The following data has a line with "clkdlybuf4s50_1 1.05, nand2_1" and a line with "1091 | 1091 |". Write out exactly those lines and all the lines between them.

Records shown ->
----------

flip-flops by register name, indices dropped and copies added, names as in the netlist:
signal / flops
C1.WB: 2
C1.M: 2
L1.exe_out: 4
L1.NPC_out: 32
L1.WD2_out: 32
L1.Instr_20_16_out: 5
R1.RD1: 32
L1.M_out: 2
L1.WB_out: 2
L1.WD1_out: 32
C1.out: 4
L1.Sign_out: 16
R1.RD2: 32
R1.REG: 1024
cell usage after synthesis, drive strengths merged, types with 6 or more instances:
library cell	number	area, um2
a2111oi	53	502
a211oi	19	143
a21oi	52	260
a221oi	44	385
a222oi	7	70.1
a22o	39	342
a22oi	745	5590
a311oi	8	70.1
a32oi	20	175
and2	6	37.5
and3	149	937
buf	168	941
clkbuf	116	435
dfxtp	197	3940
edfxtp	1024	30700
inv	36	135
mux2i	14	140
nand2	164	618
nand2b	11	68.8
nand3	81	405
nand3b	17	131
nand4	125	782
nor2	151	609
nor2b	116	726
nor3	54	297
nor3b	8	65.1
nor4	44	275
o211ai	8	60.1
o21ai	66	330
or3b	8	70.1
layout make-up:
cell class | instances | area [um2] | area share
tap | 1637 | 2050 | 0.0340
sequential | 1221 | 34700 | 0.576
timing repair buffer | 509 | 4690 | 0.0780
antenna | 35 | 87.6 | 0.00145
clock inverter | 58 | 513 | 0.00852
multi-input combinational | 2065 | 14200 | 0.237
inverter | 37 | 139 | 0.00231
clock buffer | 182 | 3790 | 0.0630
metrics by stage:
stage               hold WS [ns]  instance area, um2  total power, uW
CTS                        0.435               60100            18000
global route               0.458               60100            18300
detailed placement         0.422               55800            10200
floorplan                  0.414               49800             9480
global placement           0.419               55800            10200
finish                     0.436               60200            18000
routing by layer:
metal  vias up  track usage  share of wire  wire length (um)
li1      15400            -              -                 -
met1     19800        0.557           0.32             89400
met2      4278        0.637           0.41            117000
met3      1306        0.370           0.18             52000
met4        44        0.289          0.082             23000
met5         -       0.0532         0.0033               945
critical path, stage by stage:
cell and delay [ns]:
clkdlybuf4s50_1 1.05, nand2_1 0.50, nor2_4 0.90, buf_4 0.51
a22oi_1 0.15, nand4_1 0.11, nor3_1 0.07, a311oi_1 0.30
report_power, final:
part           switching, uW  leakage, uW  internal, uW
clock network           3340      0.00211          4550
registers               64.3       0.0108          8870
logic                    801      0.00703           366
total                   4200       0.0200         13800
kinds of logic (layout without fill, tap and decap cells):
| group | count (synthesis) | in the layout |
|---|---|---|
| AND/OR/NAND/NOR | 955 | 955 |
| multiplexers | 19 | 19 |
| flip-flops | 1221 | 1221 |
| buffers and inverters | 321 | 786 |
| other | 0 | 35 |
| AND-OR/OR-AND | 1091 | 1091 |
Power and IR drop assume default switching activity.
<file path="flow/run.sh">
#!/bin/bash
# OpenROAD 26Q1-2900-gdf79404cd8, Yosys 0.63+post, stock flow scripts
make -C /OpenROAD-flow-scripts/flow DESIGN_CONFIG=/design/flow/config.mk WORK_HOME=/design/flow/orfs finish
</file>
<file path="flow/config.mk">
export PLATFORM = sky130hd
export DESIGN_NAME = e4Encoder_8bitData_1bitControl
export DESIGN_NICKNAME = e4Encoder_8bitData_1bitControl
export VERILOG_FILES = /design/flow/design.v
export SDC_FILE = /design/flow/constraint.sdc
export NUM_CORES = 4
export LEC_CHECK = 1
export CORE_AREA = 10 10 79 79
export DIE_AREA = 0 0 89 89
</file>
<file path="flow/constraint.sdc">
current_design e4Encoder_8bitData_1bitControl

set clk_period 4.2
set clk_io_pct 0.2

create_clock -name clk0 -period $clk_period

set non_clock_inputs [all_inputs -no_clocks]
set_input_delay [expr $clk_period * $clk_io_pct] -clock clk0 $non_clock_inputs
set_output_delay [expr $clk_period * $clk_io_pct] -clock clk0 [all_outputs]
</file>
--- /design/flow/config.mk ---
export PLATFORM = sky130hd
export DESIGN_NAME = uart_top
export DESIGN_NICKNAME = uart_top
export VERILOG_FILES = /design/flow/design.v
export SDC_FILE = /design/flow/constraint.sdc
export NUM_CORES = 4
export LEC_CHECK = 1
export CORE_UTILIZATION = 40
--- /design/flow/constraint.sdc ---
current_design uart_top

set clk_period 10.7
set clk_io_pct 0.2

create_clock -name clk0 -period $clk_period [get_ports {clk}]

set non_clock_inputs [all_inputs -no_clocks]
set_input_delay [expr $clk_period * $clk_io_pct] -clock clk0 $non_clock_inputs
set_output_delay [expr $clk_period * $clk_io_pct] -clock clk0 [all_outputs]
--- /design/flow/design.v ---
module uart_debounce
#(
	parameter integer CLK_FREQ = 27_000_000, 	 
	parameter integer HOLD_MS  = 5				 
)
(
	input 	wire 	clk,		 
	input 	wire 	btn_press,	 
	output 	reg 	btn_result	 
);
localparam integer hold_max = (CLK_FREQ / 1000) * HOLD_MS; 	 
reg [17:0] counter = 0;
reg 	   sync1 = 1'b1;
reg        sync2 = 1'b1;						  
initial 
begin
    btn_result = 1'b1;
end
always @(posedge clk)
begin
	sync1 <= btn_press;
	sync2 <= sync1;
end
wire btn_debounced = sync2;
always @(posedge clk)
begin
	if (sync2 == btn_result)		 
		counter <= 0;
	else if (counter == hold_max) 	 
	begin
		btn_result <= btn_debounced;
		counter <= 0;
	end
	else
		counter <= counter + 18'd1;
end
endmodule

----------

Solved problem ->
clkdlybuf4s50_1 1.05, nand2_1 0.50, nor2_4 0.90, buf_4 0.51
a22oi_1 0.15, nand4_1 0.11, nor3_1 0.07, a311oi_1 0.30
report_power, final:
part           switching, uW  leakage, uW  internal, uW
clock network           3340      0.00211          4550
registers               64.3       0.0108          8870
logic                    801      0.00703           366
total                   4200       0.0200         13800
kinds of logic (layout without fill, tap and decap cells):
| group | count (synthesis) | in the layout |
|---|---|---|
| AND/OR/NAND/NOR | 955 | 955 |
| multiplexers | 19 | 19 |
| flip-flops | 1221 | 1221 |
| buffers and inverters | 321 | 786 |
| other | 0 | 35 |
| AND-OR/OR-AND | 1091 | 1091 |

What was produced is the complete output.